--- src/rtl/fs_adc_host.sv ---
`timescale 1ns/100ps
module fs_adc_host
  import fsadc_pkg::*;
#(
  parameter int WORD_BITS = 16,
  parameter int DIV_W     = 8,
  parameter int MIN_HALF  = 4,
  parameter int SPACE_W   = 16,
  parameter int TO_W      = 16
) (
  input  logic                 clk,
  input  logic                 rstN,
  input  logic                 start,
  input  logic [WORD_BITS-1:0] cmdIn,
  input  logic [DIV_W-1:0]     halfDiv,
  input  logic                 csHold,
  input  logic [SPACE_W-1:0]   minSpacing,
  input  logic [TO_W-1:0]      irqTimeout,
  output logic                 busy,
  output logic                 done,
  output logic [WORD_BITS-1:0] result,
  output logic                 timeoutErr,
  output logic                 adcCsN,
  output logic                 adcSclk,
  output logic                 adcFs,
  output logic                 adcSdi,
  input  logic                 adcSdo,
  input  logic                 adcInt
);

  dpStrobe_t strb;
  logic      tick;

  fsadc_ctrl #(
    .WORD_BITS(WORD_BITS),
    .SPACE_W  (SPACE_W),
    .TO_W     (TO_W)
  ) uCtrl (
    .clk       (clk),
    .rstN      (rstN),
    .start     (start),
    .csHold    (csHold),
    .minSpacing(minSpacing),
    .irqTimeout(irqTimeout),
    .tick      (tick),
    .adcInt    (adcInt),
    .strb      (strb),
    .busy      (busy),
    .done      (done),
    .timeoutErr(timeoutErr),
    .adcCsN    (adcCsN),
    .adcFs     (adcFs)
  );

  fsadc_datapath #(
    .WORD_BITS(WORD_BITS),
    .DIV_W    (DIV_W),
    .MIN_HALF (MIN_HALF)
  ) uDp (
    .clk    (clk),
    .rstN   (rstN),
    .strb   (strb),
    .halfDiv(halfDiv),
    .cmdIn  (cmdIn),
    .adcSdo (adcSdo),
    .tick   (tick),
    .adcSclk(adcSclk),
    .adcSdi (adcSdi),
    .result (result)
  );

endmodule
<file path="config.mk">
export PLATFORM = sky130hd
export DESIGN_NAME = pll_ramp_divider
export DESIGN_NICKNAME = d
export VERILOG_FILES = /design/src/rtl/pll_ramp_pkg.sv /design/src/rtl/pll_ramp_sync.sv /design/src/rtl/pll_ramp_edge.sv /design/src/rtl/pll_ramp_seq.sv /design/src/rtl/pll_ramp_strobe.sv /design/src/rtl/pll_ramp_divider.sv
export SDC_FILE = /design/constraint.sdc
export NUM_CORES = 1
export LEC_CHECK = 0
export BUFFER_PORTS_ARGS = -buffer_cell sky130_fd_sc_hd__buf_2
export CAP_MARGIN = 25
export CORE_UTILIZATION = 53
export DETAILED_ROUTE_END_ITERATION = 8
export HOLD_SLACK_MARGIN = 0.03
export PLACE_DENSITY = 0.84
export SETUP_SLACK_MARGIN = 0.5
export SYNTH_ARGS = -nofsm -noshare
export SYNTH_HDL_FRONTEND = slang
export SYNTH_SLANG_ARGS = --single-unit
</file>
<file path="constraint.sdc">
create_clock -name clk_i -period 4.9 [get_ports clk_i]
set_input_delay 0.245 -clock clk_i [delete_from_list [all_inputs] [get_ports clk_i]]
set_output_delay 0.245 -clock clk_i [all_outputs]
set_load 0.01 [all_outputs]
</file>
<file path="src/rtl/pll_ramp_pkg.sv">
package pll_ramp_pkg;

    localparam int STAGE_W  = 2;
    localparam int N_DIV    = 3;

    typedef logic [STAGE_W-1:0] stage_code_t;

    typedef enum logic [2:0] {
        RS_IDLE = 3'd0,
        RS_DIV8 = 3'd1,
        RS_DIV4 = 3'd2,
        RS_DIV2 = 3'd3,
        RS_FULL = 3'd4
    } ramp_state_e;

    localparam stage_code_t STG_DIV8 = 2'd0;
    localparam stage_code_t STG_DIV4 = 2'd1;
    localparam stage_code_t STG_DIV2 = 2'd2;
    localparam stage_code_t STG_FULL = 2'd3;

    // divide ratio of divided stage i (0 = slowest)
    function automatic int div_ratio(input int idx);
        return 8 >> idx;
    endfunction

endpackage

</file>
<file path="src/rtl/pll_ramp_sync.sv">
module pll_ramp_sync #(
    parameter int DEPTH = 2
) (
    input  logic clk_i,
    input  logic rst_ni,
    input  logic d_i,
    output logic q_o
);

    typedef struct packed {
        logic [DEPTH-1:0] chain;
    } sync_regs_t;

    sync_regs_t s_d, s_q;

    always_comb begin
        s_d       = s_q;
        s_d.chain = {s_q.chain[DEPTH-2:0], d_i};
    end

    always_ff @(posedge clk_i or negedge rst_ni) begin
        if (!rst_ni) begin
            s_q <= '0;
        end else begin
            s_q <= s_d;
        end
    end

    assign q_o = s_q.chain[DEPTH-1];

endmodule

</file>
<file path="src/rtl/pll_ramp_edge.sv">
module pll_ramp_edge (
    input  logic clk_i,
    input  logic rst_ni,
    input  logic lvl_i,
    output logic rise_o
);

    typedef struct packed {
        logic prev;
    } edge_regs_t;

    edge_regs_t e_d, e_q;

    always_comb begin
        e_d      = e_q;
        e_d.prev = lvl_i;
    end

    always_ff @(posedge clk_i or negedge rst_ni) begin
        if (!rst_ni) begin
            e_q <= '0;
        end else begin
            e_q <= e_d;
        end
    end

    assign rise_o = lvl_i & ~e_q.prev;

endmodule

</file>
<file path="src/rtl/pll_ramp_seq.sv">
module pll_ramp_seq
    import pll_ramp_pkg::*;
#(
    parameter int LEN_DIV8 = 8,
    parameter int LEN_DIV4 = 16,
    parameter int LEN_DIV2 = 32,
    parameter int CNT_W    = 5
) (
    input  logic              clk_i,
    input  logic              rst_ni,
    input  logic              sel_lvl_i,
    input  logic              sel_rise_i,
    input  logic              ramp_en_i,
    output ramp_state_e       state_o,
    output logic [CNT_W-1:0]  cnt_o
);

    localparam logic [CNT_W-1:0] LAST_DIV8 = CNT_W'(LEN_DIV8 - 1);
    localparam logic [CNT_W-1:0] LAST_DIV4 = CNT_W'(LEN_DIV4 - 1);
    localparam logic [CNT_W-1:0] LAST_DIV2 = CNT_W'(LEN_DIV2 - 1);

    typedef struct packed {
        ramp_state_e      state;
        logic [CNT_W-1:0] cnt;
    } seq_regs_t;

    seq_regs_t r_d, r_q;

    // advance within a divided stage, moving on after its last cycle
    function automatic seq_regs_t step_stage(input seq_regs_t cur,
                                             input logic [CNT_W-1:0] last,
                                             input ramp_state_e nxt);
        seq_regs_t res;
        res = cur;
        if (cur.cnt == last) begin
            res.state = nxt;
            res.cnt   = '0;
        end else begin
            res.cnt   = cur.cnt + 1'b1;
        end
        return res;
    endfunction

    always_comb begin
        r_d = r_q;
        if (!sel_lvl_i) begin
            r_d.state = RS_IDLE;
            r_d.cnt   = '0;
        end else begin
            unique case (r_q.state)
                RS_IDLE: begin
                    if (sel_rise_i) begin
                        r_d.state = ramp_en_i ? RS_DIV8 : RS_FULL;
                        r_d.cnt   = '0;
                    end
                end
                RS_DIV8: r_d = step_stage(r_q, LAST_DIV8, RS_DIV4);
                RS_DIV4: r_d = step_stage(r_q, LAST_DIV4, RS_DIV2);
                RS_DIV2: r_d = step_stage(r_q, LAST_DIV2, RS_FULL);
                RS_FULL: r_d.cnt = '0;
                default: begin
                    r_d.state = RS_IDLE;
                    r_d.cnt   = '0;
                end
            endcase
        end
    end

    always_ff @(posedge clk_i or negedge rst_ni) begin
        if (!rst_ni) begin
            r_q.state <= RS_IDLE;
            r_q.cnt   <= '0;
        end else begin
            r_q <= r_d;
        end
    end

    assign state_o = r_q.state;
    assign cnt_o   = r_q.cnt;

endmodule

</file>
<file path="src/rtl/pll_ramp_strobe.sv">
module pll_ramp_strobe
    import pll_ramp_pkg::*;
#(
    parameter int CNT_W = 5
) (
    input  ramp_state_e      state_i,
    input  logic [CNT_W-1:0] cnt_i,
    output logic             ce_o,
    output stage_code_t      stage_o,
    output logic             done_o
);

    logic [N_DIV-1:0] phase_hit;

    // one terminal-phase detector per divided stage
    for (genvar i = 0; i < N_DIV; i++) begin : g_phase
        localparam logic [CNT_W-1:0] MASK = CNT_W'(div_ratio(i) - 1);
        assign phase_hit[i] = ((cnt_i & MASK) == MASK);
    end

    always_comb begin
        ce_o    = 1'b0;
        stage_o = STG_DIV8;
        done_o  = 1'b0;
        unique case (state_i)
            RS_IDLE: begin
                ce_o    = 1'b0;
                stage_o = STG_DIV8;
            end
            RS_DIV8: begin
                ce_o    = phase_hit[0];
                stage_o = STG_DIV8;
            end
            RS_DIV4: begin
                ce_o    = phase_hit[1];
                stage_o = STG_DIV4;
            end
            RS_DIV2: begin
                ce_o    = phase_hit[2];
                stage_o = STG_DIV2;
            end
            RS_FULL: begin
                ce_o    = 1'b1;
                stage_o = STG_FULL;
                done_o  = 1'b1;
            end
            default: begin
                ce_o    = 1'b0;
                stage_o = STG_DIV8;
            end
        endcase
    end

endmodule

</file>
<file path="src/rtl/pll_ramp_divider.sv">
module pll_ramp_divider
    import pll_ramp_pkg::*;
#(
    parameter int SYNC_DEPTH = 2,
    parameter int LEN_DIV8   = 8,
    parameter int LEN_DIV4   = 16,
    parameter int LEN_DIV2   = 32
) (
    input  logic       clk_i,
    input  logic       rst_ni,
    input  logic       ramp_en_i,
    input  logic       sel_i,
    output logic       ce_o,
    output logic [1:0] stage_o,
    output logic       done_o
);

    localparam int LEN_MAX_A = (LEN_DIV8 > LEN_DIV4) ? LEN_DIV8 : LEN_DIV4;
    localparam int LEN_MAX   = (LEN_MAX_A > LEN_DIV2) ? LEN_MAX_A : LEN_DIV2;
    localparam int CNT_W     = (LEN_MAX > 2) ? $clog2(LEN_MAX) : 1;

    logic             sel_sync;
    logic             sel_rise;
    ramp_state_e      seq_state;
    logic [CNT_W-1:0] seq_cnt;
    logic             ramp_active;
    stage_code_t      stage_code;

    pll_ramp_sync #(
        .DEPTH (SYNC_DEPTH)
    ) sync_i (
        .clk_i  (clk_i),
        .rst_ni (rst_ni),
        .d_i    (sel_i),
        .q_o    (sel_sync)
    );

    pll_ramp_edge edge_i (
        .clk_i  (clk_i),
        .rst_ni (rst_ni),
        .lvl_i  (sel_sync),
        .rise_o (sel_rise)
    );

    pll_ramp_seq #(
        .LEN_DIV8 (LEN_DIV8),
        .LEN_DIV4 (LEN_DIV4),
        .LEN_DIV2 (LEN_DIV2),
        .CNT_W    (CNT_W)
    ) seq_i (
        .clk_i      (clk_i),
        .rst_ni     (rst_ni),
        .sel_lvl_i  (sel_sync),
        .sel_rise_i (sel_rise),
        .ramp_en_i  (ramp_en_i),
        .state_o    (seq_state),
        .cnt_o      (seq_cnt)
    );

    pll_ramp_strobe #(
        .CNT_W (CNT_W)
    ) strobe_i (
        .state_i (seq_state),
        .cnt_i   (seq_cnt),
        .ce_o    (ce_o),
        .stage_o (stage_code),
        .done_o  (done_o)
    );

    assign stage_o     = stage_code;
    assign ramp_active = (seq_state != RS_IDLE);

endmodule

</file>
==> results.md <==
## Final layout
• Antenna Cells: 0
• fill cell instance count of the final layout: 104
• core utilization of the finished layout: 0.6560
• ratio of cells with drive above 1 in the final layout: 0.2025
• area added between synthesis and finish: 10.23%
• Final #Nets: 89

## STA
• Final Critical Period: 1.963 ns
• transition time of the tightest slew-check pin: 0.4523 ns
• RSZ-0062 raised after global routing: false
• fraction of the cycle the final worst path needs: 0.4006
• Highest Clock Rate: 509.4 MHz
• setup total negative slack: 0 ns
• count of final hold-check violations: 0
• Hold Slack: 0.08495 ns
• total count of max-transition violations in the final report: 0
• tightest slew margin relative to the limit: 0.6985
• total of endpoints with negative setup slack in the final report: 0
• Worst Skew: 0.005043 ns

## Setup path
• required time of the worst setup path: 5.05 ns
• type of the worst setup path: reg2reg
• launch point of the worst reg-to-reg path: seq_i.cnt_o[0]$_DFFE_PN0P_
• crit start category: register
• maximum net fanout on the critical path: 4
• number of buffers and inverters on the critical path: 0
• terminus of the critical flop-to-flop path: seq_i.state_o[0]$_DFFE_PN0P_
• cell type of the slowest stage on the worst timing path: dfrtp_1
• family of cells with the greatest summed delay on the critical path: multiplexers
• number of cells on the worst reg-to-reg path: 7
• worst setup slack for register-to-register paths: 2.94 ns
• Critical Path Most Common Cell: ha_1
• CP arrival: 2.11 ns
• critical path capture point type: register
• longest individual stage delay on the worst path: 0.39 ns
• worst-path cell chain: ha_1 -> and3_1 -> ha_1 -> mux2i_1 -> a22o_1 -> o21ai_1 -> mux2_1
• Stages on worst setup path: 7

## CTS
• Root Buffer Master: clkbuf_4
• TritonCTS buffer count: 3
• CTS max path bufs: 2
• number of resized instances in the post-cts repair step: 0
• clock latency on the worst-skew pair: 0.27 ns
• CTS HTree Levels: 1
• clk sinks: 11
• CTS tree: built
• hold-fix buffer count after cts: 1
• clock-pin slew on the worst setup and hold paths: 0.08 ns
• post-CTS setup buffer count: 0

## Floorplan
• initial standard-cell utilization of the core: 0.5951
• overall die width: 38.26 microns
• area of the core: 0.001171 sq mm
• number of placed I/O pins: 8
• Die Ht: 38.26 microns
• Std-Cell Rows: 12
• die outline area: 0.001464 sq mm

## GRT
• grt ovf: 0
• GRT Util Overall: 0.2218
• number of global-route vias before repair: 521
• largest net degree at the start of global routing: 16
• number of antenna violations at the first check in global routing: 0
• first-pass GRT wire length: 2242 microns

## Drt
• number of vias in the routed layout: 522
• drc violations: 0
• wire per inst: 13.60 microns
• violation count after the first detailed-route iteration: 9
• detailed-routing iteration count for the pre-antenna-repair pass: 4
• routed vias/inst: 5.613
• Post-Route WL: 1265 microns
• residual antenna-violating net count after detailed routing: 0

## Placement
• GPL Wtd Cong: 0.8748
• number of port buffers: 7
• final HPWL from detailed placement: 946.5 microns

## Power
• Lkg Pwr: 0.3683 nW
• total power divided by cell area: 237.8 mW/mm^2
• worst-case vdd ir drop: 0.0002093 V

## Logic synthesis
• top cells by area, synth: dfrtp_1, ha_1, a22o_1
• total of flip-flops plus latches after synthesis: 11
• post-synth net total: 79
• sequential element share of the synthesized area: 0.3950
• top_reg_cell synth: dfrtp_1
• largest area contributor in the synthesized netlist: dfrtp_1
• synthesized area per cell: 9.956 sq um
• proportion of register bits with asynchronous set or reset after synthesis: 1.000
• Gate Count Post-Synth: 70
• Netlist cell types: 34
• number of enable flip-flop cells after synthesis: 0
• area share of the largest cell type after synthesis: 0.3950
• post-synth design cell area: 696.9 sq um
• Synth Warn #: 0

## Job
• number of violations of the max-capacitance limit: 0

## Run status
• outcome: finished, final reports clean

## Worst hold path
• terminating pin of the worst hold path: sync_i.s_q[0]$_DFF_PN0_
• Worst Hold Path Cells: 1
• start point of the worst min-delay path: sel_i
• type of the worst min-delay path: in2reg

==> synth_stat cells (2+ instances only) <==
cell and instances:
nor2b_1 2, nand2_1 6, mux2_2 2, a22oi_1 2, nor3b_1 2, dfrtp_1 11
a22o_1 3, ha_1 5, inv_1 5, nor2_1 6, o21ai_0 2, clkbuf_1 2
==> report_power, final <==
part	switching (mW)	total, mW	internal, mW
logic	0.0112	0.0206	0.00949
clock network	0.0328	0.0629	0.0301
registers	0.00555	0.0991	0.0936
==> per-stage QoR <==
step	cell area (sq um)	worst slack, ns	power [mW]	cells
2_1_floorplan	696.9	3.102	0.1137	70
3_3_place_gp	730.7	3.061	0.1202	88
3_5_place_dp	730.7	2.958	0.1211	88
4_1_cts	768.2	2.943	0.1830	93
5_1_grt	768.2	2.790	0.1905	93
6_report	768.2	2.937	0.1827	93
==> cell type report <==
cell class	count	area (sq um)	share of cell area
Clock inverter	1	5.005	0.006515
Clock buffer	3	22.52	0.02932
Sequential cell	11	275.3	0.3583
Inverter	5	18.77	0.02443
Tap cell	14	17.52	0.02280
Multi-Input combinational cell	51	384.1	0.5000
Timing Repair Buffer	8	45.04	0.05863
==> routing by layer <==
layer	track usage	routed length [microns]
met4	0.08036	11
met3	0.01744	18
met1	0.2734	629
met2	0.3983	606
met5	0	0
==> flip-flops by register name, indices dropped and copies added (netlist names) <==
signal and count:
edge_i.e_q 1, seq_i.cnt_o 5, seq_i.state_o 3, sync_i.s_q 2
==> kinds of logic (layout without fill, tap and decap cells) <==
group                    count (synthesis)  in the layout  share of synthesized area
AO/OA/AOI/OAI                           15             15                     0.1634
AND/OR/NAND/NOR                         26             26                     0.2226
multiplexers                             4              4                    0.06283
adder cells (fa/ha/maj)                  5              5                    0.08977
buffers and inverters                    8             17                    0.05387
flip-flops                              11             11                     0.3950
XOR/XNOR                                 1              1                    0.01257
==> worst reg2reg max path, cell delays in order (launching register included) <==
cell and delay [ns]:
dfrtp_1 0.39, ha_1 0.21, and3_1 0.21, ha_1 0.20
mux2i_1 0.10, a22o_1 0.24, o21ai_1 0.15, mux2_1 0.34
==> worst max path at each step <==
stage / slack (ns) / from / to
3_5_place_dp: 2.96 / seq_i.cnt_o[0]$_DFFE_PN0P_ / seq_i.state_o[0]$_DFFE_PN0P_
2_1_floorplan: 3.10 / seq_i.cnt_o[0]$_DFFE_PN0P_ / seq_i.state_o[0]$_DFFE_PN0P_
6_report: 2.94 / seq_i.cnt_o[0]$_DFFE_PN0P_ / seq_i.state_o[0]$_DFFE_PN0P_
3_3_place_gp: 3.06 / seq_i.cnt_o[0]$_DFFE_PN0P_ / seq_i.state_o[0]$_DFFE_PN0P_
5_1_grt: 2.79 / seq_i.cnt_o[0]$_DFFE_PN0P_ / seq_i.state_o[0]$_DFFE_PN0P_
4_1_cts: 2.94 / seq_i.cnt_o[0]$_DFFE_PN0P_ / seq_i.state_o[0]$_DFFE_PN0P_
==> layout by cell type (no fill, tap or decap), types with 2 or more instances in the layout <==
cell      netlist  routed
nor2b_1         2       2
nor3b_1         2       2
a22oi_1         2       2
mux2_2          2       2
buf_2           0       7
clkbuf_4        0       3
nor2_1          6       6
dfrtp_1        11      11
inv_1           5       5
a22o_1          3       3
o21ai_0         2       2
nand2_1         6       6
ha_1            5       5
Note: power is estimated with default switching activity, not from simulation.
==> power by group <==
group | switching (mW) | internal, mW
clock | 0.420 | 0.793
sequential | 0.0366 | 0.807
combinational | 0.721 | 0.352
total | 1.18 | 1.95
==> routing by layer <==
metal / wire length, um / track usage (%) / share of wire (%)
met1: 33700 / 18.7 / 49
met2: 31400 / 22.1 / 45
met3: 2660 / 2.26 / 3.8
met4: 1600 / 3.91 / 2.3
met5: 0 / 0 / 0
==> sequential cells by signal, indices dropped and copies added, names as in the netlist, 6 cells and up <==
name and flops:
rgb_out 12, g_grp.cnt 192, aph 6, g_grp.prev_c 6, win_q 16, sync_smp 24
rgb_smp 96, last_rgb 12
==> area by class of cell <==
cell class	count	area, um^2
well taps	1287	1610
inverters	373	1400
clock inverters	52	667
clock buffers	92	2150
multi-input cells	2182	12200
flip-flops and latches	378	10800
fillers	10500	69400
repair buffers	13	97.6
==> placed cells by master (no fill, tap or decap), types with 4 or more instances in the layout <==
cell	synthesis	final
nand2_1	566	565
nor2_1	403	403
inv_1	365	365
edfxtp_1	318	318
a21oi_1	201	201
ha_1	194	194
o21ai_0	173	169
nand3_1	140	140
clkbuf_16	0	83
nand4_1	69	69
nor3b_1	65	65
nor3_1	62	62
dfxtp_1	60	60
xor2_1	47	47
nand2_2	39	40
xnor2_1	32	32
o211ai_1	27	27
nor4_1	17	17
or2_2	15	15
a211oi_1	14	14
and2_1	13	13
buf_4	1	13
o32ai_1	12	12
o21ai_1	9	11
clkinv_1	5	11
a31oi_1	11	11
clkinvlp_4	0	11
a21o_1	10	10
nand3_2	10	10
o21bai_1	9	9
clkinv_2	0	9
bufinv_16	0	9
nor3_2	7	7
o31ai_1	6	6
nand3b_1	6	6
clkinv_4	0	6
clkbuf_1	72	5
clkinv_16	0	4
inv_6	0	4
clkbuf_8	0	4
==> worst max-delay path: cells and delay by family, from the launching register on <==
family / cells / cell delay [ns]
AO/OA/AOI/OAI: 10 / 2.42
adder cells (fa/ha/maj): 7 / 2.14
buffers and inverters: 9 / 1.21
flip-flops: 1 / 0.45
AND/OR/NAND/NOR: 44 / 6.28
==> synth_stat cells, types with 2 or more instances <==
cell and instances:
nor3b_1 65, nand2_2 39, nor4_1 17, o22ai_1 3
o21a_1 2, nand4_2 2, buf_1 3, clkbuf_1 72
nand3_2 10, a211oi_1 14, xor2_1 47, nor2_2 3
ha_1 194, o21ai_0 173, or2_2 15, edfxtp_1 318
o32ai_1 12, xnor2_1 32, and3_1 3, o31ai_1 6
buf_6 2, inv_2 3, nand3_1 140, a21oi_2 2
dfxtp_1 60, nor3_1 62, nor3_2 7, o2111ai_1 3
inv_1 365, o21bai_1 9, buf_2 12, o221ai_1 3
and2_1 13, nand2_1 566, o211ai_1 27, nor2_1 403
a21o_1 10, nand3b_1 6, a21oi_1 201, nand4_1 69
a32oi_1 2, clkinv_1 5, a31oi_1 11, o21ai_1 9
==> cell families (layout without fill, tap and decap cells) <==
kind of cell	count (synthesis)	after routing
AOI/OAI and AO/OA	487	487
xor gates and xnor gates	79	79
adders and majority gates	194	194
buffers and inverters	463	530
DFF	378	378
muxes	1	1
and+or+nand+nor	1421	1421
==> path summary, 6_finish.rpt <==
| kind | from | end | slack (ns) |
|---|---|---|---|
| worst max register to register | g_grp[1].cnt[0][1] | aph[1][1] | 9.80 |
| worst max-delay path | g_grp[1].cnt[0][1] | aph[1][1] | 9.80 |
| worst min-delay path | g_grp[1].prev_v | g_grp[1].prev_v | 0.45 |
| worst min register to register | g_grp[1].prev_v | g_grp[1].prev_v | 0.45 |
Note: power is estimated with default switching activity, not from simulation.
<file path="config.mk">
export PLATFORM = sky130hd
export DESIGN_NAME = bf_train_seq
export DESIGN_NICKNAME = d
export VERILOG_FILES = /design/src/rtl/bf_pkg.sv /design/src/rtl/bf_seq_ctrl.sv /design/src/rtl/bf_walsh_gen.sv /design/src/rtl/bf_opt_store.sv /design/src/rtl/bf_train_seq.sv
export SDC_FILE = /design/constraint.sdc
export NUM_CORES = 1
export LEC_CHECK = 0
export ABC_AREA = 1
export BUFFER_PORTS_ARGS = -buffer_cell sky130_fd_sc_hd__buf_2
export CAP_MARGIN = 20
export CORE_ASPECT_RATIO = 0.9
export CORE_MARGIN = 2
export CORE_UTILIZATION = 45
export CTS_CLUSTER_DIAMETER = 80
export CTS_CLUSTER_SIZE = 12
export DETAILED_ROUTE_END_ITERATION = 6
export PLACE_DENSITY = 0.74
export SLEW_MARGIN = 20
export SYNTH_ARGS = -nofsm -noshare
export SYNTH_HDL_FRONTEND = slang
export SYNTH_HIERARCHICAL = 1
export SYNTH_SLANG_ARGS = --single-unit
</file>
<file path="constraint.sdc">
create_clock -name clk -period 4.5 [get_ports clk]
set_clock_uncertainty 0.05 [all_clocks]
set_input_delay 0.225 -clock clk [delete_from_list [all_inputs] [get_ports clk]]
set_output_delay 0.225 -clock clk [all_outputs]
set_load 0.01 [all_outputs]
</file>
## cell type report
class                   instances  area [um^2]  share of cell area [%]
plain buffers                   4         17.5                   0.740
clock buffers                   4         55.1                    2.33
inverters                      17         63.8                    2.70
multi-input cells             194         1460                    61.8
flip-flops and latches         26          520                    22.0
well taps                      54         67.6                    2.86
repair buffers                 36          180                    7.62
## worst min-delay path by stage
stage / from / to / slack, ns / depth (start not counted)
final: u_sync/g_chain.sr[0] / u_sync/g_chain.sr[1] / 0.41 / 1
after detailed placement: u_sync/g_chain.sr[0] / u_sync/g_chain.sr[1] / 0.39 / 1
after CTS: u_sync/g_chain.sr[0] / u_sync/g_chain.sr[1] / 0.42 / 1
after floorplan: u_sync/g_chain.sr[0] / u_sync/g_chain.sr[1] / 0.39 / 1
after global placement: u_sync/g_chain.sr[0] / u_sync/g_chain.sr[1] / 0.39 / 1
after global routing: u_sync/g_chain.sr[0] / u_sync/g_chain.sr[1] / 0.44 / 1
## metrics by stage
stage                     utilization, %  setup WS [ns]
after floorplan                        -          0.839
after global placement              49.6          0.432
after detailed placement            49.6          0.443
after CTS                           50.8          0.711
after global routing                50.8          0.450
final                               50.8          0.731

_Work task_
Look through the records above and report how many lines hold the word "taps", giving only the number.

_Reply to the task_
2